As part of Tuesday’s Firefox 5 release , Mozilla spelled out vulnerabilities it had patched in that edition and in 2010’s Firefox 3.6, but it made no mention of any bugs fixed in Firefox 4.
That’s because Firefox 4 has reached what Mozilla calls EOL, for ‘end of life,’ for vulnerability patches.
Although the move may have caught users by surprise, the decision to stop supporting Firefox 4 with security updates has been discussed by Mozilla’s developers and managers for weeks.
A mozilla.dev.planning mailing list thread that started May 17 evolved into a back-and-forth about the rapid-release schedule and its impact on Firefox 4.
Christian Legnitto, the Firefox release manager, put it most succinctly in a May 25 message. “Firefox 5 will be the security update for Firefox 4,” Legnitto said.
As Mozilla had said earlier, that means Firefox 4.0.1—shipped in late April to fix eight flaws—was the one and only security update for Firefox 4.
Mozilla is essentially taking another page from Google Chrome’s playbook. Google only outlines the patches it has applied to the current ‘stable’ build, the most polished form of Chrome that is analogous to Mozilla’s final releases. Google does not patch the flaws in earlier editions, primarily because it automatically updates the browser in the background, ensuing that virtually all users are running the most secure version.
Mozilla doesn’t yet conduct automatic updates, but it has changed how upgrades to a new version are offered to Firefox users.
“[For earlier major upgrades] we popped up a window asking people to opt in (major update offer),” said Legnitto in another message on the same thread. “For 4.0.1, users will need to opt out (minor update offer, like point/security releases).”
Mozilla expects the opt-out approach will get more users onto the newest edition faster.
On Tuesday, Firefox 4 users started seeing the upgrade offer for Firefox 5 when a pop-up appeared reading: “A security and stability update for Firefox is available. It is strongly suggested that you apply this update for Firefox as soon as possible.”
In the offer, the default action was ‘Update Firefox.’ Only by clicking the ‘Ask Later’ button or by closing the pop-up can users decline the upgrade.
But some Firefox 4 users may want to opt out of the upgrade, even though that leaves them at risk to exploits of already patched bugs.
One traditional area of concern is add-on compatibility, a pain point known to longtime Firefox users when they’ve moved from one version number to the next.
Mozilla has retired Firefox 4 from security support, and is prompting users to upgrade to the new Firefox 5.
“The add-ons often aren’t upgraded as fast as the browser itself,” Computerworld reader Phillip Campbell wrote in a Tuesday email after hearing about Firefox 5. “This leaves the users of Firefox often sitting and waiting for the extensions to catch up with the version before upgrading.”

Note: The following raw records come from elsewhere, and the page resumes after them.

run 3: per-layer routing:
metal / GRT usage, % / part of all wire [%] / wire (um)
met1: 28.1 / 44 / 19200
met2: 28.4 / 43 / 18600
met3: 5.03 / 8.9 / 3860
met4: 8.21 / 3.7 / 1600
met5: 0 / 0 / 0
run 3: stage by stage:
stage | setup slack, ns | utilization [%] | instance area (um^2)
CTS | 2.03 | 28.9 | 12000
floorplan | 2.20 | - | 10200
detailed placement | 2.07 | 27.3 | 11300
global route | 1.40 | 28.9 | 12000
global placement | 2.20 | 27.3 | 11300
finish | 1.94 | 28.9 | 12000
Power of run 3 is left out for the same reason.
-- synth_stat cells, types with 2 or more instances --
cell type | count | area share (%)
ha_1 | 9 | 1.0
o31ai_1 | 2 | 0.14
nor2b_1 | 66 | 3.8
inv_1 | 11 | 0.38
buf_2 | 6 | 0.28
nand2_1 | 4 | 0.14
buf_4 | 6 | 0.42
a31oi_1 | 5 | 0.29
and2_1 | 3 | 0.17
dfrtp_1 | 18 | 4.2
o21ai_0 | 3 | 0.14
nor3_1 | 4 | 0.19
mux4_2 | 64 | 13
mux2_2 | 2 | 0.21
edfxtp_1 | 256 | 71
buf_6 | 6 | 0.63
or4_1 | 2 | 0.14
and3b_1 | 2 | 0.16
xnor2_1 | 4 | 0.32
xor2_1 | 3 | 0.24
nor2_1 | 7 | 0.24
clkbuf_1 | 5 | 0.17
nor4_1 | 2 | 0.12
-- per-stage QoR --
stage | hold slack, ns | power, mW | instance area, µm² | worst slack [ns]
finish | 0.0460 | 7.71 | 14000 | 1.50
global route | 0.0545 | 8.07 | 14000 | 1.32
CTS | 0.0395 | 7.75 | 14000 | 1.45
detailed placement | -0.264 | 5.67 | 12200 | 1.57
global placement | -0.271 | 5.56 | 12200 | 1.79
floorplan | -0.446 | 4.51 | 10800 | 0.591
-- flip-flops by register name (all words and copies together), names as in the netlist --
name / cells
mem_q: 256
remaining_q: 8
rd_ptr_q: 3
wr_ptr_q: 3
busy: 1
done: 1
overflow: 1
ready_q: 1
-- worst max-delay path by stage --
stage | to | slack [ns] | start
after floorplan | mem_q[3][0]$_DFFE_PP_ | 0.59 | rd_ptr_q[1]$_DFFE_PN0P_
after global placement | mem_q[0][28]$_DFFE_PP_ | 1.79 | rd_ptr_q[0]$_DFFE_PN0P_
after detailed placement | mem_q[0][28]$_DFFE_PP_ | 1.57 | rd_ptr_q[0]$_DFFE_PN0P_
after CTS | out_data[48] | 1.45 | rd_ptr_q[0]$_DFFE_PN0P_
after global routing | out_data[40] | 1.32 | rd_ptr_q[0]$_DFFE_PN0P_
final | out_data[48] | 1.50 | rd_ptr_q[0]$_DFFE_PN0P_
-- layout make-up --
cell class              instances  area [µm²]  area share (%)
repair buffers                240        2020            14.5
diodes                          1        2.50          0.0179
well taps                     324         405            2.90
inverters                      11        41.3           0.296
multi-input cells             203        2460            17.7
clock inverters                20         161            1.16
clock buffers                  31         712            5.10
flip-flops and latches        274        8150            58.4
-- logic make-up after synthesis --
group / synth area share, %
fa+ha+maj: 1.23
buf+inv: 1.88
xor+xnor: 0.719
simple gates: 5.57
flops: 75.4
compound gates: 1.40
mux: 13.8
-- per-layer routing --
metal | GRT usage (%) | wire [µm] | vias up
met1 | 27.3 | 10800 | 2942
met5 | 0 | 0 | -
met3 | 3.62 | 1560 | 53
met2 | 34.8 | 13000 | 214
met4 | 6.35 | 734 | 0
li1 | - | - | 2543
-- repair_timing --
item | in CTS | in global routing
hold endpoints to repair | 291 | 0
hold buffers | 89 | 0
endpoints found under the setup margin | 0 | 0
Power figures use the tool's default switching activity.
## src/rtl/nn_pkg.sv

```systemverilog
// Shared definitions for the fully-connected layer sequencer.
package nn_pkg;

  localparam logic [31:0] FP_ONE = 32'h3F80_0000;

  typedef enum logic [2:0] {
    ST_IDLE,
    ST_STREAM,
    ST_WAIT,
    ST_WRITE,
    ST_DONE
  } state_e;

endpackage

```

## src/rtl/neuron_addr_gen.sv

```systemverilog
// Beat/neuron counters and x/weight/bias read-address generation for one layer pass.
module neuron_addr_gen #(
  parameter int N_IN  = 784,
  parameter int N_OUT = 10,
  parameter int XA_W  = 10,
  parameter int WA_W  = 13,
  parameter int OA_W  = 4
) (
  input  logic            clk,
  input  logic            rst,
  input  logic            clear,
  input  logic            step,
  input  logic            next_neuron,
  output logic [XA_W-1:0] x_addr,
  output logic [WA_W-1:0] w_addr,
  output logic [OA_W-1:0] b_addr,
  output logic            last_beat,
  output logic            last_neuron
);

  localparam int I_W = $clog2(N_IN + 1);

  logic [I_W-1:0]  i_q, i_d;
  logic [WA_W-1:0] w_q, w_d;
  logic [OA_W-1:0] n_q, n_d;

  assign last_beat   = (i_q == I_W'(N_IN));
  assign last_neuron = (n_q == OA_W'(N_OUT - 1));

  always_comb begin
    // NOTE: every variable gets a hold default first so no path leaves it unassigned (no latch).
    i_d = i_q;
    w_d = w_q;
    n_d = n_q;
    if (clear) begin
      i_d = '0;
      w_d = '0;
      n_d = '0;
    end else begin
      // The weight pointer only advances on data beats, so it lands on the next row start.
      if (step) begin
        if (last_beat) begin
          i_d = '0;
        end else begin
          i_d = i_q + 1'b1;
          w_d = w_q + 1'b1;
        end
      end
      if (next_neuron) n_d = n_q + 1'b1;
    end
  end

  always_ff @(posedge clk) begin
    // NOTE: flops use non-blocking assignments so all registers update together at the edge.
    if (rst) begin
      i_q <= '0;
      w_q <= '0;
      n_q <= '0;
    end else begin
      i_q <= i_d;
      w_q <= w_d;
      n_q <= n_d;
    end
  end

  assign x_addr = XA_W'(i_q);
  assign w_addr = w_q;
  assign b_addr = n_q;

endmodule

```

## src/rtl/neuron_seq_ctrl.sv

```systemverilog
// Drives one float32 MAC junction through a fully-connected layer, one neuron at a time.
module neuron_seq_ctrl
  import nn_pkg::*;
#(
  parameter int N_IN  = 784,
  parameter int N_OUT = 10,
  parameter int XA_W  = 10,
  parameter int WA_W  = 13,
  parameter int OA_W  = 4
) (
  input  logic            clk,
  input  logic            rst,
  input  logic            start,
  output logic            busy,
  output logic            done,
  output logic [XA_W-1:0] x_addr,
  input  logic [31:0]     x_rdata,
  output logic [WA_W-1:0] w_addr,
  input  logic [31:0]     w_rdata,
  output logic [OA_W-1:0] b_addr,
  input  logic [31:0]     b_rdata,
  output logic [31:0]     j_x,
  output logic [31:0]     j_weight,
  output logic            j_x_valid,
  output logic            j_w_valid,
  output logic            j_x_last,
  input  logic [31:0]     j_result,
  input  logic            j_result_valid,
  output logic            o_we,
  output logic [OA_W-1:0] o_addr,
  output logic [31:0]     o_data
);

  state_e      state_q, state_d;
  logic        beat_valid_q, beat_valid_d;
  logic        beat_last_q, beat_last_d;
  logic [31:0] o_data_q, o_data_d;
  logic        last_beat, last_neuron;

  neuron_addr_gen #(
    .N_IN (N_IN),
    .N_OUT(N_OUT),
    .XA_W (XA_W),
    .WA_W (WA_W),
    .OA_W (OA_W)
  ) u_addr_gen (
    .clk        (clk),
    .rst        (rst),
    .clear      (state_q == ST_IDLE),
    .step       (state_q == ST_STREAM),
    .next_neuron(state_q == ST_WRITE && !last_neuron),
    .x_addr     (x_addr),
    .w_addr     (w_addr),
    .b_addr     (b_addr),
    .last_beat  (last_beat),
    .last_neuron(last_neuron)
  );

  always_comb begin
    state_d      = state_q;
    o_data_d     = o_data_q;
    beat_valid_d = (state_q == ST_STREAM);
    beat_last_d  = (state_q == ST_STREAM) && last_beat;
    case (state_q)
      ST_IDLE:   if (start) state_d = ST_STREAM;
      ST_STREAM: if (last_beat) state_d = ST_WAIT;
      ST_WAIT: begin
        if (j_result_valid) begin
          o_data_d = j_result;
          state_d  = ST_WRITE;
        end
      end
      ST_WRITE:  state_d = last_neuron ? ST_DONE : ST_STREAM;
      ST_DONE:   state_d = ST_IDLE;
      default:   state_d = ST_IDLE;
    endcase
  end

  always_ff @(posedge clk) begin
    if (rst) begin
      state_q      <= ST_IDLE;
      beat_valid_q <= 1'b0;
      beat_last_q  <= 1'b0;
    end else begin
      state_q      <= state_d;
      beat_valid_q <= beat_valid_d;
      beat_last_q  <= beat_last_d;
    end
  end

  // NOTE: o_data is a pure datapath register qualified by o_we, so it carries no reset.
  always_ff @(posedge clk) begin
    o_data_q <= o_data_d;
  end

  // Strobes are masked by rst so an in-progress layer emits nothing in the reset cycle.
  assign busy      = (state_q == ST_STREAM) || (state_q == ST_WAIT) || (state_q == ST_WRITE);
  assign done      = (state_q == ST_DONE) && !rst;
  assign o_we      = (state_q == ST_WRITE) && !rst;
  assign o_addr    = b_addr;
  assign o_data    = o_data_q;
  assign j_x_valid = beat_valid_q && !rst;
  assign j_w_valid = j_x_valid;
  assign j_x_last  = beat_last_q && !rst;
  assign j_x       = beat_last_q ? FP_ONE : x_rdata;
  assign j_weight  = beat_last_q ? b_rdata : w_rdata;

endmodule

```
===== config.mk =====
export PLATFORM = sky130hd
export DESIGN_NAME = bagman_input_ctrl_flat
export DESIGN_NICKNAME = d
export VERILOG_FILES = /design/src/rtl/bagman_input_pkg.sv /design/src/rtl/bagman_input_ctrl_if.sv /design/src/rtl/bagman_input_ctrl_coin_pulser.sv /design/src/rtl/bagman_input_ctrl.sv /design/src/flat_wrapper.sv
export SDC_FILE = /design/constraint.sdc
export NUM_CORES = 1
export LEC_CHECK = 0
export ABC_AREA = 0
export CAP_MARGIN = 40
export CORE_MARGIN = 2
export CORE_UTILIZATION = 51
export CTS_CLUSTER_DIAMETER = 150
export DETAILED_ROUTE_END_ITERATION = 12
export GPL_ROUTABILITY_DRIVEN = 0
export GPL_TIMING_DRIVEN = 0
export PLACE_DENSITY = 0.8
export SLEW_MARGIN = 25
export SYNTH_ARGS = -nofsm -noshare
export SYNTH_HDL_FRONTEND = slang
export SYNTH_SLANG_ARGS = --single-unit
export TNS_END_PERCENT = 100

===== constraint.sdc =====
create_clock -name clk_sys -period 3.3 [get_ports clk_sys]
set_input_delay 0.825 -clock clk_sys [delete_from_list [all_inputs] [get_ports clk_sys]]
set_output_delay 0.825 -clock clk_sys [all_outputs]
set_load 0.01 [all_outputs]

While Mozilla claims that 84 percent of the most widely used add-ons in its own download library are compatible with Firefox 5, it has acknowledged that others may not run on the newest version.
“Risk: LOW for AMO add-ons. HIGH for non-AMO add-ons,” a note from a June 16 meeting said, referring to risks associated with launching Firefox 5 on schedule.
AMO, better known as Mozilla’s Add-Ons, is the company’s official download site for add-ons and browser themes. AMO is not the sole source of Firefox add-ons: Developers can market add-ons outside of the site. In that regard AMO is more like Google’s Android Market than, for example, Apple’s App Store.
Another reason why users may hesitate to upgrade to Firefox 5 is because they’re running it in a business environment, where IT staff must usually test an updated application to ensure any changes have not created compatibility problems with other software.
Michael Kaply, a consultant who specialises in customising Firefox and helping clients deploy the open-source browser, objected to the rapid-release schedule on corporate workload grounds.
“Companies simply can’t turn around major browser updates in six weeks,” said Kaply in a blog post Tuesday. “With security releases, there was a reasonable expectation that Web applications wouldn’t break as a result of changes. With these releases, there is no such expectation. So a full test cycle needs to be run with every release.”
By the time a company has tested Firefox 5, the next version—now slated to ship in early August—would be out, Kaply complained.
The corporate problem also came up in the Mozilla discussion thread.
“While I agree that longer [release] intervals would be better for corporate deployments … I’m not at all certain it’s the best thing for the Web or for Mozilla,” said Mike Beltzner, a former director of Firefox who still contributes to the project. “We don’t have the resources — as a community — to focus on their problems and on moving the Web forward.”